[Available data]
[config.mk]
export PLATFORM = sky130hd
export DESIGN_NAME = rau_ctrl
export DESIGN_NICKNAME = d
export VERILOG_FILES = /design/src/rtl/core/assert_macros.svh /design/src/rtl/core/rau_pkg.sv /design/src/rtl/core/rau_ctrl.sv
export SDC_FILE = /design/constraint.sdc
export NUM_CORES = 1
export LEC_CHECK = 0
export ABC_CLOCK_PERIOD_IN_PS = 3500
export BUFFER_PORTS_ARGS = -buffer_cell sky130_fd_sc_hd__buf_2
export CORE_AREA = 2 2 39 41
export CTS_BUF_LIST = sky130_fd_sc_hd__clkbuf_4
export DETAILED_ROUTE_END_ITERATION = 12
export DIE_AREA = 0 0 41 43
export PLACE_DENSITY = 0.68
export SLEW_MARGIN = 30
export SYNTH_ARGS = -nofsm -noshare
export SYNTH_HDL_FRONTEND = slang
export SYNTH_SLANG_ARGS = --single-unit
[constraint.sdc]
create_clock -name i_clk -period 3.5 [get_ports i_clk]
set_input_delay 0.875 -clock i_clk [delete_from_list [all_inputs] [get_ports i_clk]]
set_output_delay 0.875 -clock i_clk [all_outputs]
set_load 0.1 [all_outputs]
[src/rtl/core/assert_macros.svh]
// assertion macros shared by the rtl, compiled out when ASSERT_OFF is set
`ifndef ASSERT_MACROS_SVH
`define ASSERT_MACROS_SVH
`ifndef ASSERT_OFF
`define RAU_ASSERT(lbl, clk, rst_n, prop) \
    lbl: assert property (@(posedge clk) disable iff (!rst_n) (prop)) \
        else $error("rau assertion failed");
`define RAU_NEVER(lbl, clk, rst_n, expr) \
    lbl: assert property (@(posedge clk) disable iff (!rst_n) !(expr)) \
        else $error("rau forbidden condition seen");
`else
`define RAU_ASSERT(lbl, clk, rst_n, prop)
`define RAU_NEVER(lbl, clk, rst_n, expr)
`endif
`endif

[src/rtl/core/rau_pkg.sv]
package rau_pkg;

    localparam int WIDE     = 64;
    localparam int NUM_BITS = 32;
    localparam int DEN_BITS = 31;

    localparam logic [2:0] OP_LOAD = 3'd0;
    localparam logic [2:0] OP_ADD  = 3'd1;
    localparam logic [2:0] OP_INC  = 3'd2;
    localparam logic [2:0] OP_LT   = 3'd3;
    localparam logic [2:0] OP_EQ   = 3'd4;

    typedef enum logic [3:0] {
        CMD_NONE,
        CMD_LOAD_IN,
        CMD_SET_ONE,
        CMD_GCD_START,
        CMD_DIV_N_START,
        CMD_WR_N,
        CMD_WR_D,
        CMD_SAVE_OPND,
        CMD_MUL_A,
        CMD_MUL_B,
        CMD_MUL_C,
        CMD_WR_PROD_D,
        CMD_FINISH
    } t_cmd;

    typedef struct packed {
        logic       gcd_done;
        logic       div_done;
        logic       n_zero;
        logic       d_zero;
        logic [2:0] op;
        logic       out_free;
    } t_status;

endpackage

[src/rtl/core/rau_ctrl.sv]
module rau_ctrl (
    input  logic              i_clk,
    input  logic              i_rst_n,
    input  logic              i_in_valid,
    output logic              o_in_stall,
    input  rau_pkg::t_status  i_status,
    output rau_pkg::t_cmd     o_cmd
);
    import rau_pkg::*;

    typedef enum logic [3:0] {
        S_IDLE, S_CHK, S_GCD, S_DIVN, S_DIVD, S_OPND,
        S_M1, S_M2, S_M3, S_M4, S_FIN
    } t_state;

    t_state r_state;
    t_state n_state;
    t_state w_after;
    logic   r_second;
    logic   n_second;

    // second normalisation (of the sum) goes straight to the finish
    assign w_after = r_second ? S_FIN : S_OPND;

    always_comb begin
        n_state  = r_state;
        n_second = r_second;
        o_cmd    = CMD_NONE;
        unique case (r_state)
            S_IDLE: begin
                if (i_in_valid) begin
                    o_cmd    = CMD_LOAD_IN;
                    n_state  = S_CHK;
                    n_second = 1'b0;
                end
            end
            S_CHK: begin
                priority if (i_status.n_zero && i_status.d_zero) begin
                    n_state = w_after;
                end else if (i_status.d_zero) begin
                    o_cmd   = CMD_SET_ONE;
                    n_state = w_after;
                end else begin
                    o_cmd   = CMD_GCD_START;
                    n_state = S_GCD;
                end
            end
            S_GCD: begin
                if (i_status.gcd_done) begin
                    o_cmd   = CMD_DIV_N_START;
                    n_state = S_DIVN;
                end
            end
            S_DIVN: begin
                if (i_status.div_done) begin
                    o_cmd   = CMD_WR_N;
                    n_state = S_DIVD;
                end
            end
            S_DIVD: begin
                if (i_status.div_done) begin
                    o_cmd   = CMD_WR_D;
                    n_state = w_after;
                end
            end
            S_OPND: begin
                o_cmd   = CMD_SAVE_OPND;
                n_state = (i_status.op == OP_ADD || i_status.op == OP_LT) ? S_M1 : S_FIN;
            end
            S_M1: begin
                o_cmd   = CMD_MUL_A;
                n_state = S_M2;
            end
            S_M2: begin
                o_cmd   = CMD_MUL_B;
                n_state = (i_status.op == OP_LT) ? S_FIN : S_M3;
            end
            S_M3: begin
                o_cmd   = CMD_MUL_C;
                n_state = S_M4;
            end
            S_M4: begin
                o_cmd    = CMD_WR_PROD_D;
                n_second = 1'b1;
                n_state  = S_CHK;
            end
            S_FIN: begin
                if (i_status.out_free) begin
                    o_cmd   = CMD_FINISH;
                    n_state = S_IDLE;
                end
            end
            default: n_state = S_IDLE;
        endcase
    end

    always_ff @(posedge i_clk) begin
        if (!i_rst_n) begin
            r_state  <= S_IDLE;
            r_second <= 1'b0;
        end else begin
            r_state  <= n_state;
            r_second <= n_second;
        end
    end

    assign o_in_stall = r_state != S_IDLE;

endmodule

; ---- Yosys cells after proc, flatten, opt, wreduce, memory -nomap -nowiden
; Cells that the tools add are included.
[op_classes]
eq_ne = 17
muxes = 21
n_reduce_logical = 7
[op_table]
columns = operator, count
row1 = case mux 4 bit (11 select lines), 2
row2 = 2-to-1 mux 4 bit, 10
row3 = equality test 4 x 3 -> 1 bit (second input constant), 4
row4 = equality test 4 bit (second input constant), 3
row5 = != test 2 bit (second input constant), 5
row6 = 2-to-1 mux 3 bit, 3
row7 = equality test 4 x 2 -> 1 bit (second input constant), 2
row8 = AND reduction 5 bit, 1
row9 = equality test 4 x 1 -> 1 bit (second input constant), 1
row10 = logical NOT 4 bit, 1
row11 = 2-to-1 mux 2 bit, 2
row12 = nonzero test 4 bit, 1
row13 = equality test 3 x 1 -> 1 bit (second input constant), 1
row14 = equality test 3 x 2 -> 1 bit (second input constant), 1
row15 = 2-to-1 mux 1 bit, 3
row16 = case mux 1 bit (2 select lines), 1
row17 = AND reduction 2 bit, 1
row18 = nonzero test 2 bit, 1
row19 = logical AND 1 bit, 1
row20 = logical OR 1 bit, 1
[word_totals]
regBits = 5
input_bits = 11
output_inout_bits = 5
elab_cells = 47

; ---- Logic depth before layout (Yosys ltp)
[depth]
word_depth = 4
depth_mapped = 7
ltp_nobuf = 5

; ---- Least setup slack after synthesis
; No wires, ideal clock.
[synth_path]
kind = input to output
start = input port i_in_valid
end = output port o_cmd[0]
arrival_ns = 3.331
required_ns = 2.625
setup_slack_ns = -0.706
path_stages = 3
n_path_buf = 0
cell_sequence = nor4b_1 > a21oi_1 > o21ai_0
[synth_via]
elab_chain_cells = 2
[synth_lines]
columns = element, line_no
row1 = from (decl), rau_ctrl.sv:4  ; input logic i_in_valid,
row2 = 2-to-1 mux 1 bit, rau_ctrl.sv:31  ; if (i_in_valid) begin
row3 = case mux 4 bit (11 select lines), rau_ctrl.sv:29  ; unique case (r_state)
row4 = to (decl), rau_ctrl.sv:7  ; output rau_pkg::t_cmd o_cmd
; No other way between the ends.

; ---- Worst setup path in the final report
[layout_path]
start = register r_state[0]
end = output port o_cmd[2]
[layout_via]
elab_chain_cells = 2
elab_cells_between_ends = 12
cone_classes = 10 x eq/ne / 1 x mux / 1 x reduce/logical
[layout_lines]
columns = element, line_no
row1 = from (decl), rau_ctrl.sv:16  ; t_state r_state;
row2 = from (signal assigned), rau_ctrl.sv:102  ; r_state <= n_state;
row3 = equality test 4 bit (tied with other cells), rau_ctrl.sv:29
row4 = case mux 4 bit (11 select lines) *, rau_ctrl.sv:29
; Every way passes the cells marked *; elsewhere a longest branch is shown, timed or not.

==> impl_metrics.csv <==
group,metric,value,unit
cts,numClockSinks,5,
finish,drive_gt1_frac,0.255,
routing,wl_per_cell,12.4,um
finish,postLayoutCoreUtil,0.484,
placement,placed_cell_area,639,sq um
cts,clock_latency,0.23,ns
timing,finClkSkew,0.00119,ns
timing,fmax,0.344,GHz
routing,drc,0,
synth,synth-async-reset-ratio,0,
timing,whs,0.623,ns
cts,cts_setup_buffers,0,
status,status,"finished, final reports clean",
worst_setup_path,reg2regPathDepth,5,
grt,antenna_found_initial,0,
floorplanning,core_area,1380,sq um
timing,setup_violations,0,
worst_setup_path,worstPathMaxFanout,21,
synth,syn_nets,97,
power,power_density,658,nW/um^2
grt,grt_pass1_vias,585,
routing,ant_nets,0,
timing,rsz0062_at_grt,"no",
routing,drtIter0Drc,19,
floorplanning,io-pin-count,16,
timing,period_needed,2.91,ns
routing,dr.pass1.iters,4,
worst_setup_path,cp-end-kind,"output port",
power,clkPwrFrac,0.159,
grt,grt_overflow,0,
worst_setup_path,start_kind,"flip-flop",
worst_setup_path,r2r_end,"r_state[3]",
power,irDropWorstVdd,0.361,mV
floorplanning,rows,14,
timing,slew_headroom,0.563,
grt,grt_max_degree,22,
finish,diodes,0,
hold_path,holdCritPathClass,"reg -> reg",
placement,port_buffers,15,
floorplanning,die_x,41,um
grt,grt_pass1_wl,2330,um
finish,stdcell_area,669,sq um
timing,tns,0,ns
placement,place_hpwl,1020,um
power,p_comb_frac,0.610,
cts,clockBufferDepth,2,
power,internal-power,0.000188,W
synth,synth.distinct_cells,31,
grt,grt_use_total,0.182,
worst_setup_path,crit_end,"o_cmd[2]",
cts,hold_buffers,0,
floorplanning,die_height,43,um
synth,ys_ff_latch,5,
routing,routed_wl,1410,um
worst_setup_path,r2r_slack,1.65,ns
cts,cts_buffers,3,
synth,synthFlopType,"dfxtp_1",
synth,yosys.area.top_type,"dfxtp_1",
routing,via_per_inst,5.63,
cts,post_cts_resized,0,
worst_setup_path,crit_start,"r_state[0]",
placement,pre_cts_slack,0.606,ns
power,p_leak,0.286,nW
cts,cts.clk_slew.worst_paths,0.04,ns
cts,cts_tree,"yes",
timing,fin_crit_sh,0.831,
finish,num-nets-final,110,
power,p_sw,0.000253,W
flow_run,cap_violations,0,
synth,synth_area,576,sq um
placement,gp_congestion,0.800,
synth,yosysSeqAreaShare,0.174,
timing,fin_ws,0.593,ns
timing,finalHoldViolCount,0,
synth,avgSynthCellArea,6.69,sq um
power,seq_power_share,0.230,
worst_setup_path,r2r-start,"r_state[1]",
synth,netlist_instances,86,
synth,synth.most_common_cell,"nand2_1",
synth,synth_warnings,0,
timing,slew_violations,0,
worst_setup_path,cp.required,2.62,ns
synth,synth.top_cell.area_share,0.174,
floorplanning,start_util,0.416,
routing,vias,642,
synth,synth_area_leaders,"dfxtp_1 17%, nand2_1 8.5%, a21oi_1 6.1%",
floorplanning,die_area,1760,sq um
finish,syn_to_final_growth,16.3,%
synth,synth_edf_count,0,
worst_setup_path,path_class,"reg -> out",
cts,clock-root-buffer,"clkbuf_4",
power,swShare,0.574,
timing,worstMarginPinSlew,0.654,ns
cts,htree_levels,1,
synth,yosys-top-cells-count,"13 x nand2_1, 9 x nor2_1, 7 x a21oi_1",
worst_setup_path,crit_arrival,2.03,ns
## state kept, by name (all words and copies together) (netlist names)
register  flops
r_state       4
r_second      1
## layout by cell type, fill, tap and decap left out, drive strengths merged, types with 3 or more instances in the layout
cell type / netlist / final
o22ai: 3 / 3
o21ai: 6 / 6
nor2: 9 / 9
clkbuf: 2 / 4
nor3: 3 / 3
nand3: 4 / 4
buf: 6 / 16
nand2b: 4 / 4
nand2: 13 / 13
dfxtp: 5 / 5
a21oi: 7 / 7
## through the flow
| step | std cells | power, W |
|---|---|---|
| finish | 114 | 0.000440 |
| global route | 114 | 0.000469 |
| CTS | 114 | 0.000444 |
| global placement | 110 | 0.000368 |
| floorplan | 86 | 0.000337 |
| detailed placement | 110 | 0.000370 |
## cell type report
| cell class | instances | area, sq um |
|---|---|---|
| Clock buffer | 4 | 30.0 |
| Fill cell | 159 | 714 |
| Inverter | 2 | 7.51 |
| Multi-Input combinational cell | 71 | 429 |
| Sequential cell | 5 | 100 |
| Tap cell | 16 | 20.0 |
| Timing Repair Buffer | 16 | 82.6 |
## cell families (layout without fill, tap and decap cells)
group           after synthesis  in the layout  synth area share
compound gates               27             27             0.293
xor+xnor                      1              1            0.0152
buf+inv                      10             22             0.100
flops                         5              5             0.174
mux                           3              3            0.0543
simple gates                 40             40             0.363
## metal layers
metal | global-route usage | vias to the layer above | share of wire
met5 | 0 | - | 0
met4 | 0.0667 | 0 | 0.0071
met2 | 0.288 | 17 | 0.45
li1 | - | 332 | -
met3 | 0.0419 | 2 | 0.052
met1 | 0.229 | 291 | 0.49
## worst min path at each step
stage | start | to | slack, ns | cells after the start
final | r_second | r_second | 0.62 | 2
after global routing | r_second | r_second | 0.66 | 2
after global placement | r_second | r_second | 0.61 | 2
after CTS | r_second | r_second | 0.61 | 2
after detailed placement | r_second | r_second | 0.61 | 2
after floorplan | r_second | r_second | 0.54 | 2
## power by group through the flow
stage,logic [W],registers (W),clock network [W]
after global placement,0.000266,0.000102,0
after global routing,0.000288,0.000105,0.0000760
after floorplan,0.000269,0.0000684,0
after CTS,0.000269,0.000101,0.0000738
after detailed placement,0.000268,0.000102,0
final,0.000269,0.000102,0.0000701
## worst max-delay path, stage by stage (launching register included)
cell and delay, ns:
dfxtp_1 0.73, o21ai_0 0.29, o22ai_1 0.18, nand2_1 0.09
o31ai_2 0.06, buf_2 0.45
Power figures use the tool's default switching activity.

[Work instructions]
Reproduce exactly the lines from the beginning of the entries above up to and including the line that contains "rst_n, prop) \".

[Response to this task]
[config.mk]
export PLATFORM = sky130hd
export DESIGN_NAME = rau_ctrl
export DESIGN_NICKNAME = d
export VERILOG_FILES = /design/src/rtl/core/assert_macros.svh /design/src/rtl/core/rau_pkg.sv /design/src/rtl/core/rau_ctrl.sv
export SDC_FILE = /design/constraint.sdc
export NUM_CORES = 1
export LEC_CHECK = 0
export ABC_CLOCK_PERIOD_IN_PS = 3500
export BUFFER_PORTS_ARGS = -buffer_cell sky130_fd_sc_hd__buf_2
export CORE_AREA = 2 2 39 41
export CTS_BUF_LIST = sky130_fd_sc_hd__clkbuf_4
export DETAILED_ROUTE_END_ITERATION = 12
export DIE_AREA = 0 0 41 43
export PLACE_DENSITY = 0.68
export SLEW_MARGIN = 30
export SYNTH_ARGS = -nofsm -noshare
export SYNTH_HDL_FRONTEND = slang
export SYNTH_SLANG_ARGS = --single-unit
[constraint.sdc]
create_clock -name i_clk -period 3.5 [get_ports i_clk]
set_input_delay 0.875 -clock i_clk [delete_from_list [all_inputs] [get_ports i_clk]]
set_output_delay 0.875 -clock i_clk [all_outputs]
set_load 0.1 [all_outputs]
[src/rtl/core/assert_macros.svh]
// assertion macros shared by the rtl, compiled out when ASSERT_OFF is set
`ifndef ASSERT_MACROS_SVH
`define ASSERT_MACROS_SVH
`ifndef ASSERT_OFF
`define RAU_ASSERT(lbl, clk, rst_n, prop) \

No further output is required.